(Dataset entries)
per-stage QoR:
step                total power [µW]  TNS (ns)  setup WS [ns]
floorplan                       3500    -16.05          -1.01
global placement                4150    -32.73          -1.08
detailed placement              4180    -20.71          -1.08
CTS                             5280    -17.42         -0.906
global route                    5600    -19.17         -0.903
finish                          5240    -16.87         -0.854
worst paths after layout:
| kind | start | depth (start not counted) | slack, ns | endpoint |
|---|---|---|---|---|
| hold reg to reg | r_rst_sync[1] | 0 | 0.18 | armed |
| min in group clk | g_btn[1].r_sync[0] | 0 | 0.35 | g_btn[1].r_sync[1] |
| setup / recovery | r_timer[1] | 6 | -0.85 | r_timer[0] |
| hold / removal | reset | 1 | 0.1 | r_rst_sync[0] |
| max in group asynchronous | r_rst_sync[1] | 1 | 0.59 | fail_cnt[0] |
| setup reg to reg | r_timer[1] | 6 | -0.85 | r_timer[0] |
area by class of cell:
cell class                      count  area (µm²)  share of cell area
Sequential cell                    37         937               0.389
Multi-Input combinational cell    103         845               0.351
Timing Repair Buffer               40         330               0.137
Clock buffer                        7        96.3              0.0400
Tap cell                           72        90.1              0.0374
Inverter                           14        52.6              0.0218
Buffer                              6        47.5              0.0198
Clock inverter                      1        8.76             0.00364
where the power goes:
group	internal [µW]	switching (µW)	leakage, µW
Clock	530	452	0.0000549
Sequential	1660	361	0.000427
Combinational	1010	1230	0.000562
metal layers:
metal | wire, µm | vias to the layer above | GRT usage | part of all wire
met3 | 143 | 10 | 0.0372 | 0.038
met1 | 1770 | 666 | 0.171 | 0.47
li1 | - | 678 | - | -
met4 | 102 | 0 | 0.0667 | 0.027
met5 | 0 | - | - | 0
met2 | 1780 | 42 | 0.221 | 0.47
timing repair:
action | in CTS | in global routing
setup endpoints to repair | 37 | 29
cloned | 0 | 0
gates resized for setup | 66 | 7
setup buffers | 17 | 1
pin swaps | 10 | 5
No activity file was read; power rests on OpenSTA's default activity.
### src/rtl/upcounter4bit_mod_pkg.sv
// Shared types and helpers for the modulo up-counter and its prescaler.
package counter_pkg;
  typedef enum logic {CNT_WRAP = 1'b0, CNT_SAT = 1'b1} cnt_mode_e;

  // Width of a counter spanning 0..n-1, never narrower than one bit.
  function automatic int clog2_min1(input int n);
    return ($clog2(n) < 1) ? 1 : $clog2(n);
  endfunction
endpackage

### src/rtl/upcounter4bit_mod_if.sv
// Control/status bundle between a counter and whoever drives it.
interface upcounter4bit_mod_if #(parameter int WIDTH = 4);
  logic             clear;
  logic             load;
  logic [WIDTH-1:0] load_val;
  logic             enable;
  logic [WIDTH-1:0] count;
  logic             tc;
  logic             wrap_pulse;
  logic             overflow;
  logic             load_err;

  modport master (output clear, load, load_val, enable,
                  input  count, tc, wrap_pulse, overflow, load_err);
  modport slave  (input  clear, load, load_val, enable,
                  output count, tc, wrap_pulse, overflow, load_err);
endinterface

### src/rtl/upcounter4bit_mod_tick_prescaler.sv
// Divides enabled cycles by PRESCALE; tick fires on the last enabled cycle of each group.
module tick_prescaler import counter_pkg::*; #(
  parameter int PRESCALE = 1
) (
  input  logic clk,
  input  logic reset,
  input  logic clear,
  input  logic enable,
  output logic tick
);
  if (PRESCALE == 1) begin : g_pass
    logic unused_ok;
    assign unused_ok = ^{clk, reset, clear};
    assign tick = enable;
  end else begin : g_div
    localparam int PW = clog2_min1(PRESCALE);
    localparam logic [PW-1:0] LAST = PW'(PRESCALE - 1);
    logic [PW-1:0] pre_q;

    assign tick = enable && (pre_q == LAST);

    always_ff @(posedge clk or posedge reset) begin
      if (reset)       pre_q <= '0;
      else if (clear)  pre_q <= '0;
      else if (enable) pre_q <= (pre_q == LAST) ? '0 : pre_q + 1'b1;
    end
  end
endmodule

### src/rtl/upcounter4bit_mod.sv
// Modulo up-counter with prescaled enable, load clamp, terminal count, wrap pulse and sticky overflow.
module upcounter4bit_mod import counter_pkg::*; #(
  parameter int        WIDTH    = 4,
  parameter int        MODULUS  = 16,
  parameter int        PRESCALE = 1,
  parameter cnt_mode_e MODE     = CNT_WRAP
) (
  input logic               clk,
  input logic               reset,
  upcounter4bit_mod_if.slave bus
);
  if (MODULUS < 2)              begin : g_bad_mod_lo $fatal(1, "MODULUS must be >= 2");          end
  if (MODULUS > (1 << WIDTH))   begin : g_bad_mod_hi $fatal(1, "MODULUS must be <= 2**WIDTH");   end
  if (PRESCALE < 1)             begin : g_bad_pre    $fatal(1, "PRESCALE must be >= 1");         end

  localparam logic [WIDTH-1:0] MAX_CNT = WIDTH'(MODULUS - 1);
  // One extra bit so MODULUS == 2**WIDTH is representable for the load range check.
  localparam logic [WIDTH:0]   MOD_W   = (WIDTH + 1)'(MODULUS);

  logic [WIDTH-1:0] count_q;
  logic             wrap_q, ovf_q, lerr_q;
  logic             tick, at_max;

  tick_prescaler #(.PRESCALE(PRESCALE)) u_pre (
    .clk    (clk),
    .reset  (reset),
    .clear  (bus.clear | bus.load),
    .enable (bus.enable),
    .tick   (tick)
  );

  assign at_max = (count_q == MAX_CNT);

  always_ff @(posedge clk or posedge reset) begin
    if (reset) begin
      count_q <= '0;
      wrap_q  <= 1'b0;
      ovf_q   <= 1'b0;
      lerr_q  <= 1'b0;
    end else begin
      wrap_q <= 1'b0;
      lerr_q <= 1'b0;
      if (bus.clear) begin
        count_q <= '0;
        ovf_q   <= 1'b0;
      end else if (bus.load) begin
        if ({1'b0, bus.load_val} >= MOD_W) begin
          count_q <= MAX_CNT;
          lerr_q  <= 1'b1;
        end else begin
          count_q <= bus.load_val;
        end
      end else if (tick) begin
        if (at_max) begin
          ovf_q <= 1'b1;
          if (MODE == CNT_WRAP) begin
            count_q <= '0;
            wrap_q  <= 1'b1;
          end
        end else begin
          count_q <= count_q + 1'b1;
        end
      end
    end
  end

  assign bus.count      = count_q;
  assign bus.tc         = at_max;
  assign bus.wrap_pulse = wrap_q;
  assign bus.overflow   = ovf_q;
  assign bus.load_err   = lerr_q;
endmodule

### src/flat_wrapper.sv
// flat-port wrapper written by rule: the top's interface ports become plain ports
module upcounter4bit_mod_flat import counter_pkg::*;
#(
  parameter int        WIDTH    = 4,
  parameter int        MODULUS  = 16,
  parameter int        PRESCALE = 1,
  parameter cnt_mode_e MODE     = CNT_WRAP
)
  (clk, reset, bus_clear, bus_load, bus_load_val, bus_enable, bus_count, bus_tc, bus_wrap_pulse, bus_overflow, bus_load_err);
  upcounter4bit_mod_if #(.WIDTH(WIDTH)) bus_i ();
  input logic clk;
  input logic reset;
  input wire logic [$bits(bus_i.clear)-1:0] bus_clear;
  input wire logic [$bits(bus_i.load)-1:0] bus_load;
  input wire logic [$bits(bus_i.load_val)-1:0] bus_load_val;
  input wire logic [$bits(bus_i.enable)-1:0] bus_enable;
  output wire logic [$bits(bus_i.count)-1:0] bus_count;
  output wire logic [$bits(bus_i.tc)-1:0] bus_tc;
  output wire logic [$bits(bus_i.wrap_pulse)-1:0] bus_wrap_pulse;
  output wire logic [$bits(bus_i.overflow)-1:0] bus_overflow;
  output wire logic [$bits(bus_i.load_err)-1:0] bus_load_err;
  assign bus_i.clear = bus_clear;
  assign bus_i.load = bus_load;
  assign bus_i.load_val = bus_load_val;
  assign bus_i.enable = bus_enable;
  assign bus_count = bus_i.count;
  assign bus_tc = bus_i.tc;
  assign bus_wrap_pulse = bus_i.wrap_pulse;
  assign bus_overflow = bus_i.overflow;
  assign bus_load_err = bus_i.load_err;
  upcounter4bit_mod #(.WIDTH(WIDTH), .MODULUS(MODULUS), .PRESCALE(PRESCALE), .MODE(MODE)) u_core (.clk(clk), .reset(reset), .bus(bus_i));
endmodule
### config.mk
export PLATFORM = sky130hd
export DESIGN_NAME = upcounter4bit_mod_flat
export DESIGN_NICKNAME = d
export VERILOG_FILES = /design/src/rtl/upcounter4bit_mod_pkg.sv /design/src/rtl/upcounter4bit_mod_if.sv /design/src/rtl/upcounter4bit_mod_tick_prescaler.sv /design/src/rtl/upcounter4bit_mod.sv /design/src/flat_wrapper.sv
export SDC_FILE = /design/constraint.sdc
export NUM_CORES = 1
export LEC_CHECK = 0
export CAP_MARGIN = 5
export CORE_AREA = 2 2 39 41
export CTS_BUF_LIST = sky130_fd_sc_hd__clkbuf_8
export CTS_CLUSTER_SIZE = 16
export DETAILED_ROUTE_END_ITERATION = 10
export DIE_AREA = 0 0 41 43
export HOLD_SLACK_MARGIN = 0.03
export SYNTH_ARGS = -nofsm -noshare
export SYNTH_HDL_FRONTEND = slang
export SYNTH_HIERARCHICAL = 1
export SYNTH_SLANG_ARGS = --single-unit
### constraint.sdc
create_clock -name clk -period 2.8 [get_ports clk]
set_input_delay 0.42 -clock clk [delete_from_list [all_inputs] [get_ports clk]]
set_output_delay 0.42 -clock clk [all_outputs]
set_load 0.02 [all_outputs]
==> summary.txt <==
Route
  • DRT antenna net count: 0
  • WL final: between 800 and 900 microns
  • DR vias: 336
  • Drt via density: 4.732
  • First DRT Iteration DRCs: 17
  • DR pass1 iterations: 4
  • Routed len/inst: 11.58 microns
  • DR DRC count: 0

Synth
  • Post-Syn Area per Cell: 9.528 sq um
  • Yosys warning count: 6
  • Ys async rst share: 100.0%
  • Seq cells post-synth: 6
  • Post-synth top flop: dfrtp_1
  • Post-Syn Instances: 39
  • Synthesized cell area: about 370 sq um
  • Net Count, Synth: between 40 and 50
  • Sequential share of the synthesized area: 40.40%
  • Post-synthesis cell type count: 23
  • Post-synth EDFFs: 0

Cells and area
  • Post-layout util: 41.05%
  • Most frequent cells in the layout: clkdlybuf4s50_1, dfrtp_1, nand2_1
  • Share of layout cells above drive strength 1: 18.18%
  • Nets: 67
  • Commonest non-fill, non-tap cell in the layout: clkdlybuf4s50_1
  • Area Growth Syn to Fin: 52.86%
  • Final antenna diode count: 0

Die
  • Die area: 1763 sq um
  • Site row count: 14
  • Top Ports: 17
  • Core area: 1384 sq um
  • Die width: 41 microns
  • Starting Density: 26.85%
  • Die Ht: 43 microns

Critical path
  • Critical path type: reg2out
  • Type of origin of the critical path: register
  • Worst path cell trace: ha_1 -> and3_4 -> clkdlybuf4s50_1
  • Worst Path Arrival: 1.65 ns
  • Critical Path Slowest Stage Cell: clkdlybuf4s50_1
  • CP max FO: 6
  • CP required: 2.38 ns
  • Critical path buffer and inverter count: 1
  • Family with the most delay on the worst path: buffers and inverters
  • Crit. Startpoint: u_core/bus.count[0]
  • Reg2reg start: u_core/bus.count[0]
  • Max incr delay on CP: ~0.60 ns
  • CP Capture Type: output port

Power
  • Pwr Density: 489.9 nW/um^2
  • Logic pwr share: a little under a fifth
  • Total power: 278.3 uW
  • Clk network pwr share: 45.8%
  • Internal: 212.1 uW
  • Switching Fraction: 23.77%
  • IR Drop Worst-Case VDD: 0.2794 mV
  • Leakage: 0.2431 nW
  • Sequential power share: 35.3%
  • Net Sw Power: 66.15 uW

Placement
  • PortBufs: 15
  • Routability Congestion: between 0.7 and 0.8
  • Dpl hpwl: 628 microns

Clock tree
  • Clock Path Buffers: 2
  • Total CTS buffers: 3
  • Setup bufs post-CTS: 0
  • Clock Latency Late Sink: 0.22 ns
  • Post_cts resized: 0
  • Sink Count: 6
  • H-tree depth: 1
  • CTS tree: built
  • Cts hold-fix bufs: 0
  • Worst-path clk slew: approximately 0.04 ns
  • Clk root buf: clkbuf_8

Timing
  • Final setup fails: 0
  • Setup TNS Final: 0 ns
  • Fin crit share: 73.94%
  • Final hold violations: 0
  • Max Slew Vio Count: 0
  • RSZ-0062 raised after global routing: false
  • Tmin final: 2.070 ns
  • Hold Slack: 0.4137 ns
  • Maximum clock rate: 0.4830 GHz
  • Clock skew: about 0.0024 ns

Global routing
  • Initial antenna violation count: 0
  • Largest net degree at the start of global routing: 9
  • First-pass GRT wire length: 1.490 mm
  • Number of global-route vias before repair: 350
  • GRT Overall Usage: about 13%
  • Grt total ovfl: 0

Hold path
  • Hold Crit Class: in2async

Run status
  • Outcome: finished, final reports clean

Flow run
  • Max-cap violation count: 0
-- Yosys cell counts, types with 2 or more instances --
library cell | n | share of area [%]
nor2b_1 | 2 | 3.4
nand2_1 | 4 | 4.0
buf_4 | 2 | 4.0
a31oi_1 | 2 | 3.4
a21oi_1 | 2 | 2.7
dfrtp_1 | 6 | 40
inv_1 | 3 | 3.0
nor2_1 | 3 | 3.0
-- kinds of logic (layout without fill, tap and decap cells) --
logic type               count (synthesis)  count (layout)  share of synthesized area, %
AO/OA/AOI/OAI                           10              10                         22.22
adder cells (fa/ha/maj)                  1               1                         3.366
AND/OR/NAND/NOR                         13              13                         19.53
XOR/XNOR                                 1               1                         2.357
other                                    1               1                         1.009
multiplexers                             1               1                         3.030
buffers and inverters                    6              22                         8.078
flip-flops                               6               6                         40.40
-- power by group through the flow --
stage	combinational (mW)	clock (mW)	sequential, mW
2_1_floorplan	0.0231	0	0.104
3_3_place_gp	0.0537	0	0.0990
3_5_place_dp	0.0532	0	0.0992
4_1_cts	0.0535	0.132	0.0981
5_1_grt	0.0586	0.138	0.0991
6_report	0.0528	0.127	0.0981
-- area by class of cell --
type | count | area, sq um
Clock buffer | 3 | 41.29
Timing Repair Buffer | 15 | 150.1
Tap cell | 16 | 20.02
Fill cell | 152 | 815.8
Multi-Input combinational cell | 27 | 191.4
Inverter | 4 | 15.01
Sequential cell | 6 | 150.1
-- routing by layer --
| metal | routed length, microns | part of all wire (%) | vias to the layer above | global-route usage, % |
|---|---|---|---|---|
| met2 | 388 | 47 | 19 | 15.94 |
| met5 | 0 | 0 | - | 0 |
| met1 | 340 | 41 | 145 | 17.76 |
| met3 | 79 | 9.6 | 2 | 5.236 |
| met4 | 13 | 1.6 | 0 | 8.000 |
| li1 | - | - | 170 | - |
-- state kept, by name (all words and copies together) (netlist names) --
name                   count
u_core/bus.count           4
u_core/bus.wrap_pulse      1
u_core/bus.overflow        1
-- metrics by stage --
step | worst slack [ns] | cell area, sq um | instances
finish | 0.7297 | 568.0 | 71
global route | 0.6637 | 568.0 | 71
CTS | 0.7276 | 568.0 | 71
detailed placement | 0.9635 | 526.8 | 68
global placement | 0.9874 | 526.8 | 68
floorplan | 1.257 | 371.6 | 39
-- worst paths after layout --
check	endpoint	cells past startpoint	slack, ns
setup / recovery	bus_tc	3	0.73
hold / removal	u_core/bus.count[2]	2	0.41
setup reg to reg	u_core/bus.count[0]	4	1.29
hold reg to reg	u_core/bus.overflow	2	0.50
max in group asynchronous	u_core/bus.count[0]	2	2.19
min in group clk	u_core/bus.overflow	2	0.50
(Power assumes the default switching activity.)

== Goal of the exercise ==
Using the data above, repeat exactly the lines that begin at the line with "met5 | 0 | - | - | 0" and end at the line with "pin swaps | 10 | 5", both ends included.

== Answer to this exercise ==
met5 | 0 | - | - | 0
met2 | 1780 | 42 | 0.221 | 0.47
timing repair:
action | in CTS | in global routing
setup endpoints to repair | 37 | 29
cloned | 0 | 0
gates resized for setup | 66 | 7
setup buffers | 17 | 1
pin swaps | 10 | 5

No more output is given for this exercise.